As I watch these two weeks like every other person in the world, thoughts enter my mind. They may not make sense, but there we are.
1. Do the female gymnasts that actually have boobs have to tape them down so they don’t hurt? They don’t even have bra lines under those skintight leotards.
2. Why does that one Russian gymnast have like 42 clips in her hair? Why doesn’t she use gelatin like everyone else to keep the flyaways down?
3. Why is NBC the biggest asshole ever, and withholding live events from us, all the while allowing every form of social media (and even themselves) to completely spoil all the major events that most people are interested in?

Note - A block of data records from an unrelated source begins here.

==> inputs of try-sierra <==
// fpadd
module fpadd (
    clk, reset, start,
    a, b,
    sum, 
    done
);
    input clk, reset, start;
    input [31:0] a, b;
    output [31:0] sum;
    output done;
    reg sign_a, sign_b, sign_r;
    reg [7:0] exp_a, exp_b, exp_r;
	reg [25:0] mant_a, mant_b;
    reg [25:0] mant_r;
	reg [31:0] sum;  
	reg done;
    reg [23:0] mant_sum;
    parameter IDLE = 3'b000;
    parameter SIGN = 3'b001;
    parameter SHIFT = 3'b010;
    parameter ADD = 3'b011;
	parameter RESSIGN = 3'b100;
    parameter NORM = 3'b101;
    parameter SEARCH = 3'b110;
	parameter FIN = 3'b111;
    reg[2:0] pres_state;
	always @(posedge clk) begin
	    if(reset) begin
			exp_a <= 0; exp_b <= 0; exp_r <= 0;
			mant_a <= 0; mant_b <= 0; mant_r <= 0;
			sign_a <= 0; sign_b <= 0; sign_r <= 0;
			done <= 0; sum <= 0; mant_sum <= 0;
    	end
    	else if(start) begin
	    	sign_a <= a[31];
	    	sign_b <= b[31];
			exp_a <= a[30:23];
			exp_b <= b[30:23];
			mant_a <= {3'b001, a[22:0]};  
			mant_b <= {3'b001, b[22:0]};  
	    	done <= 0;
	    	pres_state <= IDLE;
	    end
	    else begin
	    	case(pres_state)
			IDLE:  
	    	begin
		    	if ((exp_a == 8'b0) && (mant_a[22:0] == 22'b0 && mant_a[23] == 1'b1)) begin
					sum <= {sign_b, exp_b, mant_b[22:0]};
					done <= 1;
					pres_state <= FIN;
		    	end
	    		else if ((exp_b == 8'b0) && (mant_b[22:0] == 22'b0 && mant_b[23] == 1'b1)) begin
					sum <= {sign_a, exp_a, mant_a[22:0]};
					done <= 1;
					pres_state <= FIN;
		    	end
				else if (exp_a == 8'b11111111) begin
					sum <= {sign_a, exp_a, mant_a[22:0]};
					done <= 1;
					pres_state <= FIN;
				end
				else if (exp_b == 8'b11111111) begin
					sum <= {sign_b, exp_b, mant_b[22:0]};
					done <= 1;
					pres_state <= FIN;
				end
				else begin
  ...
make LEC_CHECK=0 ABC_AREA=0 CAP_MARGIN=40 CORE_MARGIN=2 CORE_UTILIZATION=70 CTS_CLUSTER_DIAMETER=201 CTS_CLUSTER_SIZE=36 GPL_ROUTABILITY_DRIVEN=0 HOLD_SLACK_MARGIN=0.29 SETUP_SLACK_MARGIN=0.44 SLEW_MARGIN=20 TNS_END_PERCENT=70 finish   # period 2.82 ns
run.sh (not shown) runs the stock make flow with config.mk's settings and CLKGATE_MAP_FILE=.
==> inputs of try-tundra, as changes to try-sierra <==
- ABC_AREA: 0 -> not set
- CAP_MARGIN: 40 -> 20
- CORE_UTILIZATION: 70 -> 72
- CTS_CLUSTER_DIAMETER: 201 -> not set
- CTS_CLUSTER_SIZE: 36 -> not set
- GPL_ROUTABILITY_DRIVEN: 0 -> not set
- HOLD_SLACK_MARGIN: 0.29 -> not set
- PLACE_DENSITY: not set -> 0.67
- SETUP_SLACK_MARGIN: 0.44 -> not set
- TNS_END_PERCENT: 70 -> not set
==> flow/constraint.sdc (replaced) <==
create_clock -name core_clock -period 4.08 [get_ports {clk}]
set_input_delay 0.8160 -clock core_clock [delete_from_list [all_inputs] [get_ports {clk}]]
set_output_delay 0.8160 -clock core_clock [all_outputs]
set_load 0.01 [all_outputs]
==> inputs of try-cedar, as changes to try-sierra <==
- ABC_AREA: 0 -> not set
- CAP_MARGIN: 40 -> 5
- CORE_UTILIZATION: 70 -> 72
- CTS_CLUSTER_DIAMETER: 201 -> not set
- CTS_CLUSTER_SIZE: 36 -> not set
- GPL_ROUTABILITY_DRIVEN: 0 -> not set
- HOLD_SLACK_MARGIN: 0.29 -> not set
- PLACE_DENSITY: not set -> 0.67
- SETUP_SLACK_MARGIN: 0.44 -> 1.21
- TNS_END_PERCENT: 70 -> not set
==> flow/constraint.sdc (replaced) <==
create_clock -name core_clock -period 4.08 [get_ports {clk}]
set_input_delay 0.8160 -clock core_clock [delete_from_list [all_inputs] [get_ports {clk}]]
set_output_delay 0.8160 -clock core_clock [all_outputs]
set_load 0.01 [all_outputs]
==> metrics.cfg <==
[run_status]
lastStage=global routing (5_1_grt)
error=[ERROR GRT-0232] Routing congestion too high. Check the congestion heatmap in the GUI.
status=aborted with a tool error

[placed_design]
pre_cts_ws_ps=-41.9
dp_hpwl_um=26700
dp_cells=1767

[floorplanning]
dieArea_mm2=0.0166
initial_core_util_pct=71.7
die_x_um=129
die_h_um=129
core_area_mm2=0.0153

[global_route]
grt_busiest_layer=met2
met3_usage_pct=79.0
gr-usage-all-layers_pct=86.0
grt.met2_usage_pct=96.4
grt_use_met1_pct=85.0

-- figures above: try-sierra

I mean, what the hell, Bob Costas? You say to us ‘oh we will show you later how Michael Phelps won his gold medal’…WTF? I WOULD PREFER TO SEE IT LIVE, THANKS.
4. Will we *ever* see a perfect score in gymnastics again? I mean…ever? Because there were several routines/attempts that looked pretty damned near perfect, if not so, yet they had these deductions where you were like…WHERE? WHERE? HOW? Do the judges have slo-mo vision that allows them to see what we can’t in regular speed? Because even in slo-mo replay, some of those still looked perfect. Bastards.
5. Though I enjoy that Phillip Phillips song, I think it would make a great drinking game. Every time they play it during an Olympics montage, DRINK!
6. That pommel horse looks painful to the inner thighs.
ok, I guess this could have been titled ‘Six Things I Wonder About Olympic Gymnastics’, but…whatever. I’m also obsessed with the female gymnasts’ eye makeup.